## Activity
Nothing past the line containing "set_load 0.05 [all_outputs]" belongs in the output. Copy exactly every line of the data below from the first up to and including it.

## Records for the task

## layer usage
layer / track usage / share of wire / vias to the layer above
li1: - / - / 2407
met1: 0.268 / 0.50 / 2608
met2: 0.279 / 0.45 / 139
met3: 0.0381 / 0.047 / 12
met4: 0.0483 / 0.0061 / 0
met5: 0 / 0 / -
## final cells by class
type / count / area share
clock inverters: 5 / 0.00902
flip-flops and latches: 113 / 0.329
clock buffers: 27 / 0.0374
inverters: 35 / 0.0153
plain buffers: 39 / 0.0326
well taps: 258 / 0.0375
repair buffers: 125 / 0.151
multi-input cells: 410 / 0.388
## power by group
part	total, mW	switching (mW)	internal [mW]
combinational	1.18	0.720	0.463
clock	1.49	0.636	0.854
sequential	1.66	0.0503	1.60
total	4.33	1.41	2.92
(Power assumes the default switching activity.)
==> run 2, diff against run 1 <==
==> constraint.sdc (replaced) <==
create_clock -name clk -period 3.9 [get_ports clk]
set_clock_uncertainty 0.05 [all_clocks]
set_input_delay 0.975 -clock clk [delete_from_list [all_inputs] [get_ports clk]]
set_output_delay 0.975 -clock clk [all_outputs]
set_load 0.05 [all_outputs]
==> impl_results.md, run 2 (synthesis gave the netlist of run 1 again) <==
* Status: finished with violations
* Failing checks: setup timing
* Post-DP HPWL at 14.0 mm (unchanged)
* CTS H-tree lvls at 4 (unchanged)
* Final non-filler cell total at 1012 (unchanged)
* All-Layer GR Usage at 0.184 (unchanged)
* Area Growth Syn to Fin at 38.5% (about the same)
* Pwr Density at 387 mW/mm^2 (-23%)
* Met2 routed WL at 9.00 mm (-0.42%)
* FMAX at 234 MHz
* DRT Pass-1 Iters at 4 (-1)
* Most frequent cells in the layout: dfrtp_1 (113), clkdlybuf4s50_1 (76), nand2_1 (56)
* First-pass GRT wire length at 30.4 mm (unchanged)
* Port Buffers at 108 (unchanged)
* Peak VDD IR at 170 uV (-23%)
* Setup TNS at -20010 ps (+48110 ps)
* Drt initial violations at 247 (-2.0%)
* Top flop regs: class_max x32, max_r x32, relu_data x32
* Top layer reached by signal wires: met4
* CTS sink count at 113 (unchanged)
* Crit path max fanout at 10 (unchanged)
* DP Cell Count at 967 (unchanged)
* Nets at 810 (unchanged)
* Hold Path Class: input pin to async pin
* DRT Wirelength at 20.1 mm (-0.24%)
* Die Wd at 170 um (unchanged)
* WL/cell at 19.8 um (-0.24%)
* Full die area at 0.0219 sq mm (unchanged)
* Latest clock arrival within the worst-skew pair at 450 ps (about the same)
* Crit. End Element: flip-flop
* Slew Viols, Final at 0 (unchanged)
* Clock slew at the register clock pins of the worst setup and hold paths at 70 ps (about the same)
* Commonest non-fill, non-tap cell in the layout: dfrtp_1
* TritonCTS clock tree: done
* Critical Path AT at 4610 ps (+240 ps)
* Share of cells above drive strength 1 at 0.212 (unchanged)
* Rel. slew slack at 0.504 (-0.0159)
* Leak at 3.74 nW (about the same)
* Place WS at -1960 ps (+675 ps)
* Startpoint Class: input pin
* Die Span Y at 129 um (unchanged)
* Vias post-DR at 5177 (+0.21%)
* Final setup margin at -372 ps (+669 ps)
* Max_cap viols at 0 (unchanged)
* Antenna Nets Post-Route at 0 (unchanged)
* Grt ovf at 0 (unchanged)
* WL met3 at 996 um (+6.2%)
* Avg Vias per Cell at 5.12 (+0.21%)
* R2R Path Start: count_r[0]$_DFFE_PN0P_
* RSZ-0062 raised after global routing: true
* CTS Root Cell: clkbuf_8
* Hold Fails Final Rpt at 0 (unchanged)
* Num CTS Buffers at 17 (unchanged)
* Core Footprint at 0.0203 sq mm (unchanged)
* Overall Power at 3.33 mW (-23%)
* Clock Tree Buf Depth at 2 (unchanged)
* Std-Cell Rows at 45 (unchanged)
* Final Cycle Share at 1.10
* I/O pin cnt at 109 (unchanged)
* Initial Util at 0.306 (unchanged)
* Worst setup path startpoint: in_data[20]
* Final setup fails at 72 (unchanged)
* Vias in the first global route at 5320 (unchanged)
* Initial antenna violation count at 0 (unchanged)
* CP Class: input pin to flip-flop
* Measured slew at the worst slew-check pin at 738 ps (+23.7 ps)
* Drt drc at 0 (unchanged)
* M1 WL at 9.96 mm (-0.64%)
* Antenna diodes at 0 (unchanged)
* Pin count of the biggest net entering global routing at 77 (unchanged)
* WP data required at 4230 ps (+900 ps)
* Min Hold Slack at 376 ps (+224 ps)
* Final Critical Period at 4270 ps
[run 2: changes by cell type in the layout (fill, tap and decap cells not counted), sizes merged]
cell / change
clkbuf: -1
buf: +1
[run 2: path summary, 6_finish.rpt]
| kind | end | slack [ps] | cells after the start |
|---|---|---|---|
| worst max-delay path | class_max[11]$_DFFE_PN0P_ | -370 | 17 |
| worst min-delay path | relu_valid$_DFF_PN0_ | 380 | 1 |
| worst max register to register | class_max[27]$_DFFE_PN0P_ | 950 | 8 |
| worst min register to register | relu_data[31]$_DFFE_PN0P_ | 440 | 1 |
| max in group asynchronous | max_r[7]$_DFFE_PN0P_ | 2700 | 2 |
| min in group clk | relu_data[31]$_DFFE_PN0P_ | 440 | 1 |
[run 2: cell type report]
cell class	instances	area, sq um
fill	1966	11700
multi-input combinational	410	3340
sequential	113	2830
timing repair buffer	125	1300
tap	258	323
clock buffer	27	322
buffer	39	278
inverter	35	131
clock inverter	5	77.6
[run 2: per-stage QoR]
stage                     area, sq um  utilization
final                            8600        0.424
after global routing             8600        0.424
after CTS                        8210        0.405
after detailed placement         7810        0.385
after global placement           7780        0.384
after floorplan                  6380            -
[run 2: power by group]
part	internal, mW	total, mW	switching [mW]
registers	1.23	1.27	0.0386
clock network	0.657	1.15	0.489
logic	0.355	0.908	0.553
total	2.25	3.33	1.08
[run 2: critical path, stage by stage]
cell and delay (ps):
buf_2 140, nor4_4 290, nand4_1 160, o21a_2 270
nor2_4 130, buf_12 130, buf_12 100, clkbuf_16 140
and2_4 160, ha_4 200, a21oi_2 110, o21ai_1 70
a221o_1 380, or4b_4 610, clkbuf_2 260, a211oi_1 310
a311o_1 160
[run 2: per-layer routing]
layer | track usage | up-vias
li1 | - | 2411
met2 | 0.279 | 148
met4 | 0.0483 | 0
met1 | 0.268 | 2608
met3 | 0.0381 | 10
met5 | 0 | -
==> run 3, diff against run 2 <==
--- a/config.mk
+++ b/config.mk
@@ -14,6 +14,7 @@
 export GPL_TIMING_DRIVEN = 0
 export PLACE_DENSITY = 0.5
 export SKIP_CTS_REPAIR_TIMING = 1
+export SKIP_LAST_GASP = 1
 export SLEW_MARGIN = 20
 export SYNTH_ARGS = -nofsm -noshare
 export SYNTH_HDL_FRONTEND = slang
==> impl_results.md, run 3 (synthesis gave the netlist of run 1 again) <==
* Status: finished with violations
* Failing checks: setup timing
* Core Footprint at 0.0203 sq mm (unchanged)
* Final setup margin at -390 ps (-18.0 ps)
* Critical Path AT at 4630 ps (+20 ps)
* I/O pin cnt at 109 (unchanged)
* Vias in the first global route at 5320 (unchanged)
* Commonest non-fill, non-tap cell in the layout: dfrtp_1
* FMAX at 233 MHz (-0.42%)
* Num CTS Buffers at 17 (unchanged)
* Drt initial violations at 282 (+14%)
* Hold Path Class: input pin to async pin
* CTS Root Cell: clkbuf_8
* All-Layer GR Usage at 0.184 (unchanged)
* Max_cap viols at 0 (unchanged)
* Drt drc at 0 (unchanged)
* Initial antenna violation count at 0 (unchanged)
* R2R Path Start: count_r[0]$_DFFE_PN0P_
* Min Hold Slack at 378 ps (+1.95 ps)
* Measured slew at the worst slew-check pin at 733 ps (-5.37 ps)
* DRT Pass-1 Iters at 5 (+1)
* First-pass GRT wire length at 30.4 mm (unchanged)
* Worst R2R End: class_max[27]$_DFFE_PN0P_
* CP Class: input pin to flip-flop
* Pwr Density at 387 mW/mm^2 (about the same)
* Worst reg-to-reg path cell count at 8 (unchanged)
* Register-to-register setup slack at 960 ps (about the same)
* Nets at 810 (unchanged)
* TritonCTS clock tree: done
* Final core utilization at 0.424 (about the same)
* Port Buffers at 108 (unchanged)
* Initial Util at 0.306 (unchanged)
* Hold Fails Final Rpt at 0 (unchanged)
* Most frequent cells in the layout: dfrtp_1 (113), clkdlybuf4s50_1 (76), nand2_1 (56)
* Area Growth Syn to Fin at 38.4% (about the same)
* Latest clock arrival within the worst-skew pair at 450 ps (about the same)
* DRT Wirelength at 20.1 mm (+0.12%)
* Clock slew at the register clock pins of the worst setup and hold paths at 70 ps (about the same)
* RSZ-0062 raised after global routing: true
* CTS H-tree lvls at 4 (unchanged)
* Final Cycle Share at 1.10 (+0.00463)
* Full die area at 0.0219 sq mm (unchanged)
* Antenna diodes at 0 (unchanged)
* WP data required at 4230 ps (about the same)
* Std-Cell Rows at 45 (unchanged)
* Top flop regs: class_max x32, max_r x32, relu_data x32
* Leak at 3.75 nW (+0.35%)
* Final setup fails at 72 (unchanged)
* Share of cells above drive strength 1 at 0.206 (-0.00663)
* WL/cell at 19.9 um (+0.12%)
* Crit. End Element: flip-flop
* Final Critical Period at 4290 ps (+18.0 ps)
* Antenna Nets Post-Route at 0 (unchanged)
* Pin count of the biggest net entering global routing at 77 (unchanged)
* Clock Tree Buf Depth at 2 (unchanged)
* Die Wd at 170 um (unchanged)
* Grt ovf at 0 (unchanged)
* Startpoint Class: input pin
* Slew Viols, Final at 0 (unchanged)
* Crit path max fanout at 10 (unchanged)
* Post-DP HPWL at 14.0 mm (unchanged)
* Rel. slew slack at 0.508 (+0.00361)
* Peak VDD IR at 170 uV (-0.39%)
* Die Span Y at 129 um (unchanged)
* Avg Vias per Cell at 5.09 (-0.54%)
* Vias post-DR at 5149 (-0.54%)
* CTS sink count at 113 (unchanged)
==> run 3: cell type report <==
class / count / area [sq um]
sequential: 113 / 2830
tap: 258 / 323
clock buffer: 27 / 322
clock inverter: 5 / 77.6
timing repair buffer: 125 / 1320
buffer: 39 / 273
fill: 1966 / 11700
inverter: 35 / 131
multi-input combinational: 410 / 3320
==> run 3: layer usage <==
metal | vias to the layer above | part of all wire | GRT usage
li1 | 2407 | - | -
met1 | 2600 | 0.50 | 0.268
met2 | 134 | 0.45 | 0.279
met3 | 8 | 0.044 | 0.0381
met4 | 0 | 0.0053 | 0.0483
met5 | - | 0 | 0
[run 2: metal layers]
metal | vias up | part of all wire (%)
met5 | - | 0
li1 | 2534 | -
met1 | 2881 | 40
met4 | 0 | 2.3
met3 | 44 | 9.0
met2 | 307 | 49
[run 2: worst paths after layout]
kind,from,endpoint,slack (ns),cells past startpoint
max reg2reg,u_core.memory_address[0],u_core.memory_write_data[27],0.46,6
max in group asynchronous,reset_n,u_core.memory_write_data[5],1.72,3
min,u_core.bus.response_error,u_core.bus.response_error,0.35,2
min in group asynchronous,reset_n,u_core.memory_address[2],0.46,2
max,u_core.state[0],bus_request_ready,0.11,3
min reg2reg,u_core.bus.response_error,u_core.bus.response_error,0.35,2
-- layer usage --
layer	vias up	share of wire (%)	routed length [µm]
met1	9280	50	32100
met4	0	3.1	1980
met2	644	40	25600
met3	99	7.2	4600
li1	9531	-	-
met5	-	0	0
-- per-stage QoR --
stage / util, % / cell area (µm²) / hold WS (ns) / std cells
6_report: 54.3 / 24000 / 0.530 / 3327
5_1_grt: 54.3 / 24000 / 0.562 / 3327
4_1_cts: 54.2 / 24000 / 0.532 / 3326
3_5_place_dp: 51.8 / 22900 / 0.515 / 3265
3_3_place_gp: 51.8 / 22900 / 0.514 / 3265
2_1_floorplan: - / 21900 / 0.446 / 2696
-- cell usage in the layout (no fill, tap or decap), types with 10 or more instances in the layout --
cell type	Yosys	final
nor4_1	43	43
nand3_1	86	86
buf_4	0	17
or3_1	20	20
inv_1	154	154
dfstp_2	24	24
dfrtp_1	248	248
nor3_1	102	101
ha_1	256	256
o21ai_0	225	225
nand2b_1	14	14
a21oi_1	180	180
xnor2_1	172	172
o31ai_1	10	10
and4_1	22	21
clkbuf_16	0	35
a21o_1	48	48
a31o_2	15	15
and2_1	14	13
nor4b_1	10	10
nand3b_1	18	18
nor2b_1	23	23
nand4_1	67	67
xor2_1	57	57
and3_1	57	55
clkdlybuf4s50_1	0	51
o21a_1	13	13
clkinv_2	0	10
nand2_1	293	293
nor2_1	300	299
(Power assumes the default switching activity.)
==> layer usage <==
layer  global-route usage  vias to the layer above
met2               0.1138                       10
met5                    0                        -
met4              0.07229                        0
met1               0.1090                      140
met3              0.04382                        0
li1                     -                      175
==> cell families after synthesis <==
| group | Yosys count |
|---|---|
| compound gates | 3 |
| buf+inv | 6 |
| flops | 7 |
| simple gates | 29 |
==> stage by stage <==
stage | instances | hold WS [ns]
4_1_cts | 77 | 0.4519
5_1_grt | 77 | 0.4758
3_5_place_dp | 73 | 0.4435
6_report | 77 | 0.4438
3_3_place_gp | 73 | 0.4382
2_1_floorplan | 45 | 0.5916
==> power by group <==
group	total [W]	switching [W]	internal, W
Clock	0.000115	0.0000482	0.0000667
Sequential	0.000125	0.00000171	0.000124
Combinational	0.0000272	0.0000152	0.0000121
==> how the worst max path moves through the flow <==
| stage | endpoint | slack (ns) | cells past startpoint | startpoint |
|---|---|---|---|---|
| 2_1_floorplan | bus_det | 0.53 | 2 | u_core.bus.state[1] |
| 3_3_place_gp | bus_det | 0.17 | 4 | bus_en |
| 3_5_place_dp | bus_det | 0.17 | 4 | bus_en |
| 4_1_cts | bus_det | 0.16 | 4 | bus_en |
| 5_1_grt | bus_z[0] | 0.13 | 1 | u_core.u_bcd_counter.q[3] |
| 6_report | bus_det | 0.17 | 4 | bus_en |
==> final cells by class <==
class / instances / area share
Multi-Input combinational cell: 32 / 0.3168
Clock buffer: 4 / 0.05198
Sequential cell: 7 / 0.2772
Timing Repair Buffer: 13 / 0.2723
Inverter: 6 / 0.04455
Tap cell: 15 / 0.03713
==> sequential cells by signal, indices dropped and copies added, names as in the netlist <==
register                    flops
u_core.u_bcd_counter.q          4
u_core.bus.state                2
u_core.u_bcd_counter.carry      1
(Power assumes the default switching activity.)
[src/rtl/key_debounce.sv]
// Push-button debouncer: 2-FF synchroniser, stability counter and a
// single-cycle press pulse on the accepted released->pressed transition.
module key_debounce
  import cpu_run_pkg::*;
#(
  parameter int unsigned DEBOUNCE_CYCLES = DEFAULT_DEBOUNCE_CYCLES
) (
  input  logic clk,
  input  logic iRST_N,
  input  logic key_n,
  output logic level,
  output logic press
);

  localparam int unsigned CW = (DEBOUNCE_CYCLES > 1) ? $clog2(DEBOUNCE_CYCLES) : 1;
  localparam logic [CW-1:0] CNT_LAST = CW'(DEBOUNCE_CYCLES - 1);

  logic          sync1_q;
  logic          sync2_q;
  logic          level_q;
  logic          level_d;
  logic          press_q;
  logic          press_d;
  logic [CW-1:0] cnt_q;
  logic [CW-1:0] cnt_d;

  // Bring the raw asynchronous key into the clk domain; idle level is released.
  always_ff @(posedge clk or negedge iRST_N) begin
    if (!iRST_N) begin
      sync1_q <= 1'b1;
      sync2_q <= 1'b1;
    end else begin
      sync1_q <= key_n;
      sync2_q <= sync1_q;
    end
  end

  // Accept a new level only after it has differed from the current one for a full run of cycles.
  always_comb begin
    level_d = level_q;
    cnt_d   = '0;
    press_d = 1'b0;
    if (sync2_q != level_q) begin
      if (cnt_q == CNT_LAST) begin
        level_d = sync2_q;
        press_d = ~sync2_q;
      end else begin
        cnt_d = cnt_q + 1'b1;
      end
    end
  end

  // Debounced level, stability counter and press pulse registers.
  always_ff @(posedge clk or negedge iRST_N) begin
    if (!iRST_N) begin
      level_q <= 1'b1;
      cnt_q   <= '0;
      press_q <= 1'b0;
    end else begin
      level_q <= level_d;
      cnt_q   <= cnt_d;
      press_q <= press_d;
    end
  end

  assign level = level_q;
  assign press = press_q;

endmodule

[src/rtl/cpu_run_ctrl.sv]
// Execution controller for the DE2 test CPU: halt, single-step, divided-rate
// free run and PC breakpoint, with a saturating executed-instruction counter.
module cpu_run_ctrl
  import cpu_run_pkg::*;
#(
  parameter int unsigned PC_WIDTH        = 8,
  parameter int unsigned CNT_WIDTH       = 16,
  parameter int unsigned DEBOUNCE_CYCLES = DEFAULT_DEBOUNCE_CYCLES,
  parameter int unsigned RUN_DIV         = DEFAULT_RUN_DIV
) (
  input  logic                 clk,
  input  logic                 iRST_N,
  input  logic                 key_step_n,
  input  logic                 key_run_n,
  input  logic                 bp_en,
  input  logic [PC_WIDTH-1:0]  bp_addr,
  input  logic [PC_WIDTH-1:0]  pc,
  output logic                 cpu_en,
  output logic [1:0]           state,
  output logic                 at_bp,
  output logic [CNT_WIDTH-1:0] instr_cnt
);

  localparam int unsigned DW = (RUN_DIV > 1) ? $clog2(RUN_DIV) : 1;
  localparam logic [DW-1:0]        DIV_LAST = DW'(RUN_DIV - 1);
  localparam logic [CNT_WIDTH-1:0] CNT_MAX  = '1;

  run_state_t           state_q;
  run_state_t           state_d;
  logic [DW-1:0]        div_q;
  logic [DW-1:0]        div_d;
  logic                 resume_q;
  logic                 resume_d;
  logic                 at_bp_q;
  logic                 at_bp_d;
  logic [CNT_WIDTH-1:0] cnt_q;
  logic [CNT_WIDTH-1:0] cnt_d;

  logic                 step_press;
  logic                 run_press;
  logic                 tick;
  logic                 bp_hit;
  logic                 en;
  logic [1:0]           unused_levels;

  key_debounce #(
    .DEBOUNCE_CYCLES(DEBOUNCE_CYCLES)
  ) u_step_db (
    .clk   (clk),
    .iRST_N(iRST_N),
    .key_n (key_step_n),
    .level (unused_levels[0]),
    .press (step_press)
  );

  key_debounce #(
    .DEBOUNCE_CYCLES(DEBOUNCE_CYCLES)
  ) u_run_db (
    .clk   (clk),
    .iRST_N(iRST_N),
    .key_n (key_run_n),
    .level (unused_levels[1]),
    .press (run_press)
  );

  // The resume flag lets the first enable after a break execute the trapped instruction.
  assign tick   = (state_q == RUN) && (div_q == DIV_LAST);
  assign bp_hit = bp_en && (pc == bp_addr) && !resume_q;

  // Next-state decode; cpu_en is decoded here from registered state and the divider tick.
  always_comb begin
    state_d  = state_q;
    div_d    = div_q;
    resume_d = resume_q;
    at_bp_d  = at_bp_q;
    en       = 1'b0;
    case (state_q)
      HALT: begin
        if (run_press) begin
          state_d = RUN;
          div_d   = '0;
        end else if (step_press) begin
          state_d = STEP;
        end
      end
      STEP: begin
        en      = 1'b1;
        state_d = HALT;
      end
      RUN: begin
        if (run_press) begin
          state_d = HALT;
          div_d   = '0;
        end else if (tick) begin
          div_d = '0;
          if (bp_hit) begin
            state_d = BREAK;
            at_bp_d = 1'b1;
          end else begin
            en       = 1'b1;
            resume_d = 1'b0;
          end
        end else begin
          div_d = div_q + 1'b1;
        end
      end
      BREAK: begin
        if (run_press || step_press) begin
          state_d  = run_press ? RUN : STEP;
          at_bp_d  = 1'b0;
          resume_d = 1'b1;
          div_d    = '0;
        end
      end
      default: begin
        state_d = HALT;
      end
    endcase
  end

  // Instruction counter holds at all-ones instead of wrapping.
  always_comb begin
    cnt_d = cnt_q;
    if (en && (cnt_q != CNT_MAX)) begin
      cnt_d = cnt_q + 1'b1;
    end
  end

  // Controller state registers.
  always_ff @(posedge clk or negedge iRST_N) begin
    if (!iRST_N) begin
      state_q  <= HALT;
      div_q    <= '0;
      resume_q <= 1'b0;
      at_bp_q  <= 1'b0;
      cnt_q    <= '0;
    end else begin
      state_q  <= state_d;
      div_q    <= div_d;
      resume_q <= resume_d;
      at_bp_q  <= at_bp_d;
      cnt_q    <= cnt_d;
    end
  end

  assign cpu_en    = en;
  assign state     = state_q;
  assign at_bp     = at_bp_q;
  assign instr_cnt = cnt_q;

endmodule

## Answer
## layer usage
layer / track usage / share of wire / vias to the layer above
li1: - / - / 2407
met1: 0.268 / 0.50 / 2608
met2: 0.279 / 0.45 / 139
met3: 0.0381 / 0.047 / 12
met4: 0.0483 / 0.0061 / 0
met5: 0 / 0 / -
## final cells by class
type / count / area share
clock inverters: 5 / 0.00902
flip-flops and latches: 113 / 0.329
clock buffers: 27 / 0.0374
inverters: 35 / 0.0153
plain buffers: 39 / 0.0326
well taps: 258 / 0.0375
repair buffers: 125 / 0.151
multi-input cells: 410 / 0.388
## power by group
part	total, mW	switching (mW)	internal [mW]
combinational	1.18	0.720	0.463
clock	1.49	0.636	0.854
sequential	1.66	0.0503	1.60
total	4.33	1.41	2.92
(Power assumes the default switching activity.)
==> run 2, diff against run 1 <==
==> constraint.sdc (replaced) <==
create_clock -name clk -period 3.9 [get_ports clk]
set_clock_uncertainty 0.05 [all_clocks]
set_input_delay 0.975 -clock clk [delete_from_list [all_inputs] [get_ports clk]]
set_output_delay 0.975 -clock clk [all_outputs]
set_load 0.05 [all_outputs]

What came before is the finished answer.